The BMJ Commission on the Future of the NHS

ANALYSIS

Fig 6 | 2002 Wanless review: UK total (public+private) healthcare spending scenariose. 17 GDP=gross domestic product

Notably, the Wanless review postulated an initial “ catchup ” and then a subsequent “ keepup ” funding path, which, in the most optimistic scenario, implied a flattening of spending growth at around 10.6% of GDP, with the NHS accounting for around 9.2% of GDP. So, spending would grow in real terms each year but at the same rate as the growth in GDP. By 2019 total health spending had reached 10.2% of GDP and was pretty much on track to meet his lower spending scenario, even allowing for the slightly miscalculated starting point in 2002. Unfortunately, the future was a bit more uncertain than anticipated.

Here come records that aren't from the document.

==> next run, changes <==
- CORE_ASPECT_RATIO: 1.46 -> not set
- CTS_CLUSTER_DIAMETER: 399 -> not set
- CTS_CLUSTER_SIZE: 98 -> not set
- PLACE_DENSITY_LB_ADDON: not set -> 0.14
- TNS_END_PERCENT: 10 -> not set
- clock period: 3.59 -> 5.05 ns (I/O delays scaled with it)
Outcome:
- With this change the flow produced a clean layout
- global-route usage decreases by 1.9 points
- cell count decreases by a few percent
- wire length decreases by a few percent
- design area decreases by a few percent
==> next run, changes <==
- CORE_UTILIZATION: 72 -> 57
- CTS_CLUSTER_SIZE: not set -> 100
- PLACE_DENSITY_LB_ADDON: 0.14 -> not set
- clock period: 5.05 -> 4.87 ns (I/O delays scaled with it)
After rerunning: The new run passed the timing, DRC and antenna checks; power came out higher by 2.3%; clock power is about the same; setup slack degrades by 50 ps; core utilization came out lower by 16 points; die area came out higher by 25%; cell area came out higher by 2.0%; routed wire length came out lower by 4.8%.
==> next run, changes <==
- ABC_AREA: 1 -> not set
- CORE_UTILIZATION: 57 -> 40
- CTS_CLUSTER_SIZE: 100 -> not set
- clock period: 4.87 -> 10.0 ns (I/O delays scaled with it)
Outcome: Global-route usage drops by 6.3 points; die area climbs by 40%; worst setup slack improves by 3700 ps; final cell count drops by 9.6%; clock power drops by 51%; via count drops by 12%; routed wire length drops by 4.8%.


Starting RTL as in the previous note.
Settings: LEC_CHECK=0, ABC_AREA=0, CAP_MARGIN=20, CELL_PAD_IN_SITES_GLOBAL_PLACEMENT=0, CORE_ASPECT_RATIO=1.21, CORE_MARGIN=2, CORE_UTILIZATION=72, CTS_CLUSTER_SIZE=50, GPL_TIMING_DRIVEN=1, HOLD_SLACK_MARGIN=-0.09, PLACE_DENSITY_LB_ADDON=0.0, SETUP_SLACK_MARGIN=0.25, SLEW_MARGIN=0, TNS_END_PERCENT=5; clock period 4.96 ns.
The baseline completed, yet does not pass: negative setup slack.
// Mesh
module Mesh( 
  input         clock, 
  input  [7:0]  io_in_a_0_0, 
  input  [7:0]  io_in_a_1_0, 
  input  [7:0]  io_in_a_2_0, 
  input  [7:0]  io_in_a_3_0, 
  input  [7:0]  io_in_d_0_0, 
  input  [7:0]  io_in_d_1_0, 
  input  [7:0]  io_in_d_2_0, 
  input  [7:0]  io_in_d_3_0, 
  input  [15:0]  io_in_b_0_0, 
  input  [15:0]  io_in_b_1_0, 
  input  [15:0]  io_in_b_2_0, 
  input  [15:0]  io_in_b_3_0, 
  input         io_in_control_0_0_propagate, 
  input         io_in_control_1_0_propagate, 
  input         io_in_control_2_0_propagate, 
  input         io_in_control_3_0_propagate, 
  output reg [15:0] io_out_c_0_0, 
  output reg [15:0] io_out_c_1_0, 
  output reg [15:0] io_out_c_2_0, 
  output reg [15:0] io_out_c_3_0
 );
  wire  mesh_0_0_clock; 		  			
  wire [7:0] mesh_0_0_io_in_a_0;  			
  wire [7:0] mesh_0_0_io_in_b_0; 			
  wire [15:0] mesh_0_0_io_in_d_0; 			
  wire  mesh_0_0_io_in_control_0_propagate; 
  wire [7:0] mesh_0_0_io_out_a_0; 			
  wire [15:0] mesh_0_0_io_out_c_0;			
  wire [7:0] mesh_0_0_io_out_b_0;			
  wire  mesh_0_0_io_out_control_0_propagate;
  wire  mesh_0_1_clock; 
  wire [7:0] mesh_0_1_io_in_a_0; 
  wire [7:0] mesh_0_1_io_in_b_0;
  wire [15:0] mesh_0_1_io_in_d_0;
  wire  mesh_0_1_io_in_control_0_propagate; 
  wire [7:0] mesh_0_1_io_out_a_0; 
  wire [15:0] mesh_0_1_io_out_c_0;
  wire [7:0] mesh_0_1_io_out_b_0;
  wire  mesh_0_1_io_out_control_0_propagate; 
  wire  mesh_0_2_clock; 			
  wire [7:0] mesh_0_2_io_in_a_0; 	
  wire [7:0] mesh_0_2_io_in_b_0; 	
  wire [15:0] mesh_0_2_io_in_d_0; 	
  wire  mesh_0_2_io_in_control_0_propagate; 
  wire [7:0] mesh_0_2_io_out_a_0; 
  wire [15:0] mesh_0_2_io_out_c_0;
  wire [7:0] mesh_0_2_io_out_b_0;
  wire  mesh_0_2_io_out_control_0_propagate; 
  wire  mesh_0_3_clock; 		 
  wire [7:0] mesh_0_3_io_in_a_0; 
  wire [7:0] mesh_0_3_io_in_b_0;
  wire [15:0] mesh_0_3_io_in_d_0;
  wire  mesh_0_3_io_in_control_0_propagate; 
  wire [7:0] mesh_0_3_io_out_a_0; 
  wire [15:0] mesh_0_3_io_out_c_0;
  wire [7:0] mesh_0_3_io_out_b_0;
  wire  mesh_0_3_io_out_control_0_propagate; 
  wire  mesh_1_0_clock;
  wire [7:0] mesh_1_0_io_in_a_0; 
  wire [7:0] mesh_1_0_io_in_b_0;
  ...
Settings: LEC_CHECK=0, CAP_MARGIN=20, CELL_PAD_IN_SITES_DETAIL_PLACEMENT=1, CELL_PAD_IN_SITES_GLOBAL_PLACEMENT=1, CORE_ASPECT_RATIO=0.99, CORE_MARGIN=5, CORE_UTILIZATION=57, CTS_CLUSTER_DIAMETER=254, GPL_ROUTABILITY_DRIVEN=1, PLACE_DENSITY=0.75, SETUP_SLACK_MARGIN=2.02, SLEW_MARGIN=20; clock period 8.56 ns.
run.sh (not shown) runs the stock make flow with config.mk's settings and CLKGATE_MAP_FILE=.
==> next run, changes <==
Settings changed: CELL_PAD_IN_SITES_DETAIL_PLACEMENT 1 to unset, CELL_PAD_IN_SITES_GLOBAL_PLACEMENT 1 to unset, CORE_ASPECT_RATIO 0.99 to unset, CORE_MARGIN 5 to 2, CORE_UTILIZATION 57 to 40, CTS_CLUSTER_DIAMETER 254 to unset, GPL_ROUTABILITY_DRIVEN 1 to unset, PLACE_DENSITY 0.75 to 0.6, SETUP_SLACK_MARGIN 2.02 to unset.
Clock period 8.56 ns to 5.07 ns, I/O delays scaled along.
What happened: Wire length went down by a little under a tenth. Maximum frequency rose by about a fifth. Clock skew rises by 5.1 ps. Cell area climbs by a few percent. Via count went down slightly. Core utilization drops by 18 points.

Although spending did, more or less, hit Wanless ’ s lower suggestion (in total and for the NHS), the figure depended on significant and sustained increases in productivity each year that the NHS did not achieve and a well behaved public who stopped smoking, ate their greens, and generally looked after themselves. The NHS was spending more, but whether it was delivering “ high quality services to the UK population ” is debatable. Funding was on the fully engaged scenario trajectory, but performance was more like slow uptake. 18 A key conclusion of the 2002 Wanless review was that a similar exercise should be carried out every few years to take account of changes in the population (its size, demography, and epidemiology), as well as changes on the supply side (advances in medical technology, etc). We support this recommendation but would emphasise two things. The first is a more explicit acknowledgment of the need to find and justify a sustainable long term future funding path that recognises Stein ’ s law and the opportunity costs of healthcare spending. The second is the need to actively promote and support efforts to ensure the best and most productive use of NHS resources.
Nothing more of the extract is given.